1. **Disable Default Alternating Colors:**
* In `gui/main_window.py`, locate the initialization of the `preview_table_view` (a `QTableView`).
* Change `self.preview_table_view.setAlternatingRowColors(True)` to `self.preview_table_view.setAlternatingRowColors(False)`.
2. **Modify `PreviewTableModel.data()`:**
* Open `gui/preview_table_model.py`.
* In the `data()` method, add a case to handle the `Qt.ItemDataRole.BackgroundRole`.
* Inside this case, retrieve the `source_asset` for the current row from the `self._table_rows` structure.

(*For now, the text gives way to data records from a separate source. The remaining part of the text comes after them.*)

===== src/rtl/cdiv_pkg.sv =====
package cdiv_pkg;

  typedef enum logic [1:0] {
    SYNC_OFF   = 2'd0,
    SYNC_EVERY = 2'd1,
    SYNC_ONCE  = 2'd2
  } sync_mode_e;

  // ratios that are not 1, 2 or 4 need downstream duty correction
  function automatic logic needs_duty_fix(input int unsigned n);
    return !(n == 1 || n == 2 || n == 4);
  endfunction

endpackage


===== src/rtl/cdiv_sync_edge.sv =====
module cdiv_sync_edge #(
  parameter int unsigned STAGES = 2
) (
  input  logic clk_i,
  input  logic rst_ni,
  input  logic d_i,
  output logic rise_o
);

  logic [STAGES:0] sh_q;

  for (genvar g = 0; g <= STAGES; g++) begin : g_stage
    always_ff @(posedge clk_i or negedge rst_ni) begin
      if (!rst_ni) sh_q[g] <= 1'b0;
      else if (g == 0) sh_q[g] <= d_i;
      else sh_q[g] <= sh_q[(g == 0) ? 0 : g-1];
    end
  end

  // last stage only serves edge detection
  assign rise_o = sh_q[STAGES-1] & ~sh_q[STAGES];

endmodule


===== src/rtl/cdiv_ctrl.sv =====
module cdiv_ctrl
  import cdiv_pkg::*;
#(
  parameter int unsigned RATIO_W = 3
) (
  input  logic               clk_i,
  input  logic               rst_ni,
  input  logic               cfg_we_i,
  input  logic [RATIO_W-1:0] cfg_ratio_i,
  input  logic               cfg_sync_en_i,
  input  logic               cfg_sync_once_i,
  input  logic               sync_rise_i,
  output logic [RATIO_W-1:0] ratio_pend_o,
  output logic               realign_o,
  output logic               once_o,
  output logic               armed_o,
  output logic               seen_o
);

  sync_mode_e         mode_q, mode_d;
  logic [RATIO_W-1:0] ratio_q;
  logic               armed_q, seen_q;

  always_comb begin
    if (!cfg_sync_en_i)      mode_d = SYNC_OFF;
    else if (cfg_sync_once_i) mode_d = SYNC_ONCE;
    else                     mode_d = SYNC_EVERY;
  end

  assign realign_o = sync_rise_i &
                     ((mode_q == SYNC_EVERY) | ((mode_q == SYNC_ONCE) & armed_q));

  always_ff @(posedge clk_i or negedge rst_ni) begin
    if (!rst_ni) begin
      ratio_q <= '0;
      mode_q  <= SYNC_OFF;
      armed_q <= 1'b0;
      seen_q  <= 1'b0;
    end else if (cfg_we_i) begin
      // a write wins over a coincident realignment for arming and status
      ratio_q <= cfg_ratio_i;
      mode_q  <= mode_d;
      armed_q <= 1'b1;
      seen_q  <= 1'b0;
    end else begin
      if (realign_o) seen_q <= 1'b1;
      if (realign_o && mode_q == SYNC_ONCE) armed_q <= 1'b0;
    end
  end

  assign ratio_pend_o = ratio_q;
  assign once_o       = (mode_q == SYNC_ONCE);
  assign armed_o      = armed_q;
  assign seen_o       = seen_q;

endmodule


===== src/rtl/cdiv_core.sv =====
module cdiv_core
  import cdiv_pkg::*;
#(
  parameter int unsigned RATIO_W = 3
) (
  input  logic               clk_i,
  input  logic               rst_ni,
  input  logic [RATIO_W-1:0] ratio_pend_i,
  input  logic               realign_i,
  output logic               div_clk_o,
  output logic               div_en_o,
  output logic               duty_fix_o
);

  localparam int unsigned HL_W = RATIO_W + 1;

  logic [RATIO_W-1:0] cnt_q, cnt_d, act_q, act_d;
  logic [HL_W-1:0]    high_len;
  logic               load, clk_q, en_q, fix_q;

  // pending ratio is only applied at a period boundary
  assign load  = realign_i | (cnt_q == act_q);
  assign cnt_d = load ? '0 : cnt_q + 1'b1;
  assign act_d = load ? ratio_pend_i : act_q;

  // high phase = ceil(N/2) = (act+2)>>1
  assign high_len = ({1'b0, act_d} + HL_W'(2)) >> 1;

  always_ff @(posedge clk_i or negedge rst_ni) begin
    if (!rst_ni) begin
      cnt_q <= '0;
      act_q <= '0;
      clk_q <= 1'b1;
      en_q  <= 1'b1;
      fix_q <= 1'b0;
    end else begin
      cnt_q <= cnt_d;
      act_q <= act_d;
      clk_q <= ({1'b0, cnt_d} < high_len);
      en_q  <= (cnt_d == '0);
      fix_q <= needs_duty_fix(32'(act_d) + 32'd1);
    end
  end

  assign div_clk_o  = clk_q;
  assign div_en_o   = en_q;
  assign duty_fix_o = fix_q;

endmodule


===== src/rtl/sync_clk_div.sv =====
module sync_clk_div
  import cdiv_pkg::*;
#(
  parameter int unsigned RATIO_W     = 3,
  parameter int unsigned SYNC_STAGES = 2
) (
  input  logic               clk_i,
  input  logic               rst_ni,
  input  logic               sync_raw_i,
  input  logic               cfg_we_i,
  input  logic [RATIO_W-1:0] cfg_ratio_i,
  input  logic               cfg_sync_en_i,
  input  logic               cfg_sync_once_i,
  output logic               div_clk_o,
  output logic               div_en_o,
  output logic               duty_fix_req_o,
  output logic               sync_seen_o
);

  logic               sync_rise, realign, sync_once, armed;
  logic [RATIO_W-1:0] ratio_pend;

  cdiv_sync_edge #(.STAGES(SYNC_STAGES)) u_sync (
    .clk_i  (clk_i),
    .rst_ni (rst_ni),
    .d_i    (sync_raw_i),
    .rise_o (sync_rise)
  );

  cdiv_ctrl #(.RATIO_W(RATIO_W)) u_ctrl (
    .clk_i           (clk_i),
    .rst_ni          (rst_ni),
    .cfg_we_i        (cfg_we_i),
    .cfg_ratio_i     (cfg_ratio_i),
    .cfg_sync_en_i   (cfg_sync_en_i),
    .cfg_sync_once_i (cfg_sync_once_i),
    .sync_rise_i     (sync_rise),
    .ratio_pend_o    (ratio_pend),
    .realign_o       (realign),
    .once_o          (sync_once),
    .armed_o         (armed),
    .seen_o          (sync_seen_o)
  );

  cdiv_core #(.RATIO_W(RATIO_W)) u_core (
    .clk_i        (clk_i),
    .rst_ni       (rst_ni),
    .ratio_pend_i (ratio_pend),
    .realign_i    (realign),
    .div_clk_o    (div_clk_o),
    .div_en_o     (div_en_o),
    .duty_fix_o   (duty_fix_req_o)
  );

endmodule


===== config.mk =====
export PLATFORM = sky130hd
export DESIGN_NAME = sync_clk_div
export DESIGN_NICKNAME = d
export VERILOG_FILES = /design/src/rtl/cdiv_pkg.sv /design/src/rtl/cdiv_sync_edge.sv /design/src/rtl/cdiv_ctrl.sv /design/src/rtl/cdiv_core.sv /design/src/rtl/sync_clk_div.sv
export SDC_FILE = /design/constraint.sdc
export NUM_CORES = 1
export LEC_CHECK = 0
export BUFFER_PORTS_ARGS = -buffer_cell sky130_fd_sc_hd__buf_4
export CORE_MARGIN = 8
export CORE_UTILIZATION = 45
export DETAILED_ROUTE_END_ITERATION = 10
export GPL_ROUTABILITY_DRIVEN = 1
export PLACE_DENSITY = 0.65
export SLEW_MARGIN = 20
export SYNTH_ARGS = -nofsm -noshare
export SYNTH_HDL_FRONTEND = slang
export SYNTH_SLANG_ARGS = --single-unit

===== constraint.sdc =====
create_clock -name clk_i -period 6.9 [get_ports clk_i]
set_input_delay 0.345 -clock clk_i [delete_from_list [all_inputs] [get_ports clk_i]]
set_output_delay 0.345 -clock clk_i [all_outputs]
set_load 0.05 [all_outputs]

==> summary.txt <==
critical path peak fanout = 6
routed via count = 560
syn_nets = 84
Hold Crit Start = sync_raw_i
layout cell share with drive strength beyond 1 = 0.3448
Synth top area share = 0.4670
Worst Setup Start Kind = register
GP Congestion = 0.7885
PostCTS Resize Cnt = 0
mux share of post-synthesis cell area = 0.09753
Worst-Skew Late Latency = 290 ps
Power Density = 499.5 nW/µm²
mean area per synthesized cell = 12.83 µm²
prevailing post-synth register cell = dfrtp_1
vias per cell = 4.912
clock-pin slew on the worst setup and hold paths = 100 ps
dominant cells by area after synthesis = dfrtp_1 47%, dfstp_2 5.8%, ha_1 5.5%
post-synth cell types = 30
Compound-Gate Fraction of Synth Area = 0.09478
Worst VDD drop = 265.8 µV
pre-CTS WS = 4317 ps
Die H = 60.99 µm
CP Class = reg -> reg
FMAX = 380.0 MHz
CTS sink cnt = 19
Nets = 101
initial antenna violation count = 0
max-slew violation count = 0
area leader, netlist = dfrtp_1
Post-Synth XOR/XNOR Area = 0.03846
Clock Tree Root = clkbuf_4
Core ar. = 1942 µm²
first-pass GRT wire length = 2601 µm
FILL cells = 181
met1 usage = 0.1017
post-synthesis simple-gate area fraction = 0.1690
leakage = 0.0004818 µW
post-layout worst setup margin = 4269 ps
die width = 60.99 µm
Hold Fails Final Rpt = 0
worst-margin pin slew = 295.5 ps
final WL = 1424 µm
RSZ-0062 raised after global routing = no
maxcap violations = 0
Worst setup EP type = register
Top Ports = 13
gr usage total = 0.09454
area of the mapped netlist = 910.9 µm²
EDFF count, synth = 0
Routed WL per cell = 12.49 µm
port buffer count = 12
GR Overflow Total = 0
CP Data Arrival Time = 2850 ps
Design Power = 533.1 µW
reg-to-reg critical path startpoint = u_core.act_q[2]
1st-pass router iterations = 2
DRT iter0 DRCs = 2
vias in the first global route = 599
largest net degree at the start of global routing = 20
post-route setup TNS = 0 ps
Initial Utilization = 0.4691
CTS tree = done
Yosys warnings = 0
diodes inserted = 0
Num CTS Buffers = 3
M2 GR Usage = 0.1629
Cells after Synth = 71
antenna-violating nets left = 0
flops & latches, synth = 19
HP Class = in -> reg
Critical Path Start = u_core.act_q[2]
final number of setup-violating endpoints = 0
adder and majority gate portion of the synthesized area = 0.05495
most frequent cells in the layout = 17 x dfrtp_1, 12 x buf_4, 4 x xnor2_1, 4 x inv_1, 4 x ha_1
status = complete, no violations
Finished Core Util = 0.5496
Post-synth ARST share = 1.000
Core Rows = 16
DRC viols = 0
GRT busiest layer = met2
Area Growth Syn to Fin = 17.17%
Seq/Total Area, Yosys = 0.5247
CP Data Required Time = 7120 ps
slew margin rel. = 0.8015
H-Tree Level Count = 1
commonest non-fill, non-tap cell in the layout = dfrtp_1
fin crit share = 0.3814
dpl hpwl = 1098 µm
Bufs on Longest Clock Path = 2
grt met3 use = 0.02119
post-layout min period = 2631 ps
main combinational cell family by area after synthesis = simple AND/OR/NAND/NOR gates
die area = 3720 µm²
Worst Skew = 5.961 ps
## synthesized netlist by cell type (all sizes together) (3+ instances only)
master,instances
xnor2,4
mux2,6
dfrtp,17
a211oi,3
nor2,4
ha,4
inv,4
o21ai,3
nand3b,3
nand2b,3
## registers in the layout, indices dropped and copies added (netlist names)
signal	cells
u_core.act_q	3
u_core.cnt_q	3
u_core.div_clk_o	1
u_core.div_en_o	1
u_core.duty_fix_o	1
u_ctrl.armed_o	1
u_ctrl.mode_q	2
u_ctrl.ratio_pend_o	3
u_ctrl.seen_o	1
u_sync.sh_q	3
## report_power, final
group	switching (µW)	internal [µW]	leakage [µW]
clock network	31.1	22.5	0.0000150
logic	152	151	0.000244
registers	27.0	149	0.000223
## per-stage QoR
| stage | hold slack (ps) | instances | instance area, µm² |
|---|---|---|---|
| after floorplan | 49.41 | 71 | 910.9 |
| after global placement | 230.4 | 109 | 1031 |
| after detailed placement | 235.1 | 109 | 1031 |
| after CTS | 144.0 | 114 | 1067 |
| after global routing | 138.3 | 114 | 1067 |
| final | 157.8 | 114 | 1067 |
## area by class of cell
| cell class | instances | area (µm²) | share of cell area |
|---|---|---|---|
| Inverter | 4 | 15.01 | 0.01407 |
| Clock buffer | 4 | 26.28 | 0.02462 |
| Sequential cell | 19 | 478.0 | 0.4478 |
| Timing Repair Buffer | 13 | 100.1 | 0.09379 |
| Tap cell | 27 | 33.78 | 0.03165 |
| Multi-Input combinational cell | 47 | 414.1 | 0.3880 |
## per-layer routing
metal	part of all wire	wire length (µm)
met1	0.42	603
met4	0.024	34
met5	0	0
met3	0.034	49
met2	0.52	736
## path summary, 6_finish.rpt
| kind | cells after the start | slack, ps | to |
|---|---|---|---|
| setup / recovery | 11 | 4270 | u_core.div_clk_o |
| min in group asynchronous | 2 | 440 | u_core.act_q[2] |
| hold / removal | 1 | 160 | u_sync.sh_q[0] |
| hold reg to reg | 0 | 360 | u_sync.sh_q[1] |
| max in group asynchronous | 2 | 6200 | u_core.div_clk_o |
| setup reg to reg | 11 | 4270 | u_core.div_clk_o |
## critical path: stages, from the launching register on
cell,delay [ps]
dfrtp_1,430
xnor2_1,170
and3_4,200
nor2_4,200
mux2_4,340
ha_1,280
inv_1,40
ha_1,280
nand2_1,90
nor3b_1,50
a221o_1,340
a22oi_1,140
## cells by family after synthesis
kind of cell	count (synthesis)
AO/OA/AOI/OAI	11
XOR/XNOR	4
adder cells (fa/ha/maj)	4
buffers and inverters	5
flip-flops	19
multiplexers	7
AND/OR/NAND/NOR	21
## repair_timing
action / CTS / global route
hold buffers: 1 / 0
setup buffers: 0 / 0
endpoints found under the hold margin: 17 / 0
Note: power is estimated with default switching activity, not from simulation.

* Maintain a sorted list of unique `source_asset` values. This can be done when the data is set in `set_data()`.
* Find the index of the current row's `source_asset` within this sorted list.

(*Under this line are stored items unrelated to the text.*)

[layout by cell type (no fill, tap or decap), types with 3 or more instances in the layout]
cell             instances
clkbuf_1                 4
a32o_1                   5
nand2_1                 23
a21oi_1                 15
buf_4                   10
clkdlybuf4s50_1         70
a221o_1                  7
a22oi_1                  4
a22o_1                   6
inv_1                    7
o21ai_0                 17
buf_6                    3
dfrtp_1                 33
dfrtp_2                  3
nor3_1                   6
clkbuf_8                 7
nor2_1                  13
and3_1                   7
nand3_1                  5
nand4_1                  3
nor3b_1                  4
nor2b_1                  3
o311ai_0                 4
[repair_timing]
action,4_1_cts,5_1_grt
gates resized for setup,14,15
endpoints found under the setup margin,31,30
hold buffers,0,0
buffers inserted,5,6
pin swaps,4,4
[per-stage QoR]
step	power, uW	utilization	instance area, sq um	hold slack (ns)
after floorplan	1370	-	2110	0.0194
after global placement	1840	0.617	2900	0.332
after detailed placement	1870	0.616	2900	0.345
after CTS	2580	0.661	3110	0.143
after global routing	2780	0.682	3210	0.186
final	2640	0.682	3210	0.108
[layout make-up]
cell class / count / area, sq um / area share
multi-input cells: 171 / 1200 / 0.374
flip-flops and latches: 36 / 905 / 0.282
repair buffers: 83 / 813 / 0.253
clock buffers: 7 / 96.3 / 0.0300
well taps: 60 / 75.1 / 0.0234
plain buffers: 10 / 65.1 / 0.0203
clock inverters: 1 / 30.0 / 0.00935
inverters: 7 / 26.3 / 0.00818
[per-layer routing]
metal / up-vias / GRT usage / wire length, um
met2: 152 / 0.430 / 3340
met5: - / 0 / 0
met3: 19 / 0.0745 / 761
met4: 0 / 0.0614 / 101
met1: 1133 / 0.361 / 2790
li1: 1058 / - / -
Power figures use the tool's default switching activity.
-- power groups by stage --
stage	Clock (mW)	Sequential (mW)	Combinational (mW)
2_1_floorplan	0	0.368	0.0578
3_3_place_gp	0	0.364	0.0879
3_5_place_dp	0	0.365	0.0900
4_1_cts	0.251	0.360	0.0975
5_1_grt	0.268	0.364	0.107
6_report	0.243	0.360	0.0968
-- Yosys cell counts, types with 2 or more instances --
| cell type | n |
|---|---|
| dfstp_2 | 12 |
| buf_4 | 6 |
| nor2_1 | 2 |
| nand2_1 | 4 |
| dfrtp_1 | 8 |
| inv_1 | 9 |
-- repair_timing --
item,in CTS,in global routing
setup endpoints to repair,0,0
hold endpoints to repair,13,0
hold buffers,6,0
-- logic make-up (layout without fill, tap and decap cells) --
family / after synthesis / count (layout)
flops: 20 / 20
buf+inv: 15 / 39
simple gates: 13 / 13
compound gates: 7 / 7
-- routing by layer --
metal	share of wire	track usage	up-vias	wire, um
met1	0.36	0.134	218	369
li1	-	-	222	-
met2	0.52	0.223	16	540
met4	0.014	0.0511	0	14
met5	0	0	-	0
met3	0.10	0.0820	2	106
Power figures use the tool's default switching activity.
## src/rtl/dcr_pkg.sv

```systemverilog
`timescale 1ns/1ps
package dcr_pkg;
  localparam int SEL_W = 8;
  localparam int CFG_W = 12;
  localparam logic [2:0] TGT_HOST = 3'd4;
  localparam logic [2:0] TGT_NONE = 3'd7;

  typedef enum logic [1:0] {
    KIND_LINE  = 2'd0,
    KIND_ROUTE = 2'd1,
    KIND_INTR  = 2'd2
  } wr_kind_e;

  typedef struct packed {
    logic             pol;
    logic [SEL_W-1:0] pin;
    logic [2:0]       tgt;
  } line_cfg_t;

  function automatic logic line_enabled(logic [2:0] tgt, logic in_range, logic dc_en);
    return (tgt == TGT_HOST) && in_range && dc_en;
  endfunction

  function automatic logic line_level(logic pin_val, logic pol, logic enabled);
    return enabled & (pin_val ~^ pol);
  endfunction

  function automatic line_cfg_t install_word(logic [SEL_W-1:0] pin, logic pol);
    line_cfg_t c;
    c.pol = pol;
    c.pin = pin;
    c.tgt = TGT_HOST;
    return c;
  endfunction
endpackage

```

## src/rtl/dcr_sync.sv

```systemverilog
`timescale 1ns/1ps
module dcr_sync #(
  parameter int W = 16
) (
  input  logic         clk,
  input  logic         rst,
  input  logic [W-1:0] d,
  output logic [W-1:0] q
);
  logic [W-1:0] stage1;
  logic [1:0]   warm;

  always_ff @(posedge clk) begin
    if (rst) begin
      stage1 <= '0;
      q      <= '0;
      warm   <= '0;
    end else begin
      stage1 <= d;
      q      <= stage1;
      if (warm != 2'd2) warm <= warm + 2'd1;
    end
  end


  sync_delay_chk: assert property (@(posedge clk) disable iff (rst)
    (warm == 2'd2) |-> (q == $past(d, 2)));
endmodule

```

## src/rtl/dcr_regs.sv

```systemverilog
`timescale 1ns/1ps
module dcr_regs
  import dcr_pkg::*;
#(
  parameter int N_PINS  = 16,
  parameter int N_LINES = 4
) (
  input  logic                         clk,
  input  logic                         rst,
  input  logic                         wr_en,
  input  wr_kind_e                     wr_kind,
  input  logic [7:0]                   wr_idx,
  input  logic [CFG_W-1:0]             wr_data,
  input  logic                         inst_req,
  input  logic [7:0]                   inst_pin,
  input  logic [7:0]                   inst_line,
  input  logic                         inst_pol,
  output line_cfg_t [N_LINES-1:0]      line_cfg,
  output logic [N_PINS-1:0]            dc_en,
  output logic [N_PINS-1:0][2:0]       route_tgt,
  output logic [N_PINS-1:0]            irq_en,
  output logic [N_PINS-1:0]            raw_en
);
  localparam logic [8:0] PIN_LIM  = 9'(N_PINS);
  localparam logic [8:0] LINE_LIM = 9'(N_LINES);

  logic inst_ok, wr_ok;
  assign inst_ok = inst_req && ({1'b0, inst_pin} < PIN_LIM) && ({1'b0, inst_line} < LINE_LIM);
  assign wr_ok   = wr_en && !inst_req;

  for (genvar p = 0; p < N_PINS; p++) begin : g_pin
    always_ff @(posedge clk) begin
      if (rst) begin
        dc_en[p]     <= 1'b0;
        route_tgt[p] <= 3'd0;
        irq_en[p]    <= 1'b0;
        raw_en[p]    <= 1'b0;
      end else if (inst_ok && inst_pin == 8'(p)) begin
        dc_en[p]     <= 1'b1;
        route_tgt[p] <= TGT_NONE;
        irq_en[p]    <= 1'b0;
        raw_en[p]    <= 1'b0;
      end else if (wr_ok && wr_idx == 8'(p)) begin
        if (wr_kind == KIND_ROUTE) begin
          dc_en[p]     <= wr_data[3];
          route_tgt[p] <= wr_data[2:0];
        end else if (wr_kind == KIND_INTR) begin
          irq_en[p] <= wr_data[0];
          raw_en[p] <= wr_data[3];
        end
      end
    end
  end

  for (genvar l = 0; l < N_LINES; l++) begin : g_line
    always_ff @(posedge clk) begin
      if (rst) begin
        line_cfg[l] <= '0;
      end else if (inst_ok && inst_line == 8'(l)) begin
        line_cfg[l] <= install_word(inst_pin, inst_pol);
      end else if (wr_ok && wr_kind == KIND_LINE && wr_idx == 8'(l)) begin
        line_cfg[l] <= line_cfg_t'(wr_data);
      end
    end
  end


  install_apply_chk: assert property (@(posedge clk) disable iff (rst)
    inst_ok |=> (dc_en[$past(inst_pin)] && !irq_en[$past(inst_pin)] &&
                 !raw_en[$past(inst_pin)] &&
                 line_cfg[$past(inst_line)].tgt == TGT_HOST));


  install_reject_chk: assert property (@(posedge clk) disable iff (rst)
    (inst_req && !inst_ok) |=> ($stable(line_cfg) && $stable(dc_en) &&
                                $stable(irq_en) && $stable(raw_en)));


  line_idx_range_chk: assert property (@(posedge clk) disable iff (rst)
    (wr_en && !inst_req && wr_kind == KIND_LINE && {1'b0, wr_idx} >= LINE_LIM)
      |=> $stable(line_cfg));
endmodule

```

## src/rtl/dcr_line.sv

```systemverilog
`timescale 1ns/1ps
module dcr_line
  import dcr_pkg::*;
#(
  parameter int N_PINS = 16
) (
  input  logic              clk,
  input  logic              rst,
  input  line_cfg_t         cfg,
  input  logic [N_PINS-1:0] pins_s,
  input  logic [N_PINS-1:0] dc_en,
  output logic              line_q
);
  localparam int PIN_IW = (N_PINS > 1) ? $clog2(N_PINS) : 1;
  localparam logic [8:0] PIN_LIM = 9'(N_PINS);

  logic              sel_ok;
  logic [PIN_IW-1:0] sel_idx;
  logic              sel_val, sel_dc, gate_ok;

  assign sel_ok  = {1'b0, cfg.pin} < PIN_LIM;
  assign sel_idx = cfg.pin[PIN_IW-1:0];
  assign sel_val = sel_ok ? pins_s[sel_idx] : 1'b0;
  assign sel_dc  = sel_ok ? dc_en[sel_idx]  : 1'b0;
  assign gate_ok = line_enabled(cfg.tgt, sel_ok, sel_dc);

  always_ff @(posedge clk) begin
    if (rst) line_q <= 1'b0;
    else     line_q <= line_level(sel_val, cfg.pol, gate_ok);
  end


  gated_low_chk: assert property (@(posedge clk) disable iff (rst)
    !gate_ok |=> !line_q);
endmodule

```

## src/rtl/dcr_router.sv

```systemverilog
`timescale 1ns/1ps
module dcr_router
  import dcr_pkg::*;
#(
  parameter int N_PINS  = 16,
  parameter int N_LINES = 4
) (
  input  logic                  clk,
  input  logic                  rst,
  input  logic [N_PINS-1:0]     pin_in,
  input  logic                  wr_en,
  input  logic [1:0]            wr_kind,
  input  logic [7:0]            wr_idx,
  input  logic [11:0]           wr_data,
  input  logic                  inst_req,
  input  logic [7:0]            inst_pin,
  input  logic [7:0]            inst_line,
  input  logic                  inst_pol,
  output logic [N_LINES-1:0]    dc_line,
  output logic [N_PINS-1:0]     pin_dc_en,
  output logic [3*N_PINS-1:0]   pin_tgt,
  output logic [N_PINS-1:0]     pin_irq_en,
  output logic [N_PINS-1:0]     pin_raw_en
);
  logic [N_PINS-1:0]        pins_s;
  line_cfg_t [N_LINES-1:0]  line_cfg;
  logic [N_PINS-1:0][2:0]   route_tgt;
  logic                     rst_d;

  dcr_sync #(.W(N_PINS)) u_sync (
    .clk(clk), .rst(rst), .d(pin_in), .q(pins_s)
  );

  dcr_regs #(.N_PINS(N_PINS), .N_LINES(N_LINES)) u_regs (
    .clk(clk), .rst(rst),
    .wr_en(wr_en), .wr_kind(wr_kind_e'(wr_kind)), .wr_idx(wr_idx), .wr_data(wr_data),
    .inst_req(inst_req), .inst_pin(inst_pin), .inst_line(inst_line), .inst_pol(inst_pol),
    .line_cfg(line_cfg), .dc_en(pin_dc_en), .route_tgt(route_tgt),
    .irq_en(pin_irq_en), .raw_en(pin_raw_en)
  );

  for (genvar p = 0; p < N_PINS; p++) begin : g_tgt
    assign pin_tgt[3*p +: 3] = route_tgt[p];
  end

  for (genvar l = 0; l < N_LINES; l++) begin : g_line
    dcr_line #(.N_PINS(N_PINS)) u_line (
      .clk(clk), .rst(rst), .cfg(line_cfg[l]), .pins_s(pins_s),
      .dc_en(pin_dc_en), .line_q(dc_line[l])
    );
  end

  always_ff @(posedge clk) rst_d <= rst;

  always @(posedge clk) begin
    if (rst_d) begin

      reset_clear_chk: assert (dc_line == '0 && pin_dc_en == '0 &&
                               pin_irq_en == '0 && pin_raw_en == '0 && pin_tgt == '0)
        else $error("reset state not clear");
    end
  end
endmodule

```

* Based on whether the index is even or odd, return a `QColor` object representing one of the two desired grey colors.
* Ensure that the `Qt.ItemDataRole.BackgroundRole` is handled correctly for all columns in the row.
3. **Define Colors:**
* Define two `QColor` objects within the `PreviewTableModel` class to represent the two grey colors for alternating groups. These should be chosen to be visually similar to the default alternating row colors.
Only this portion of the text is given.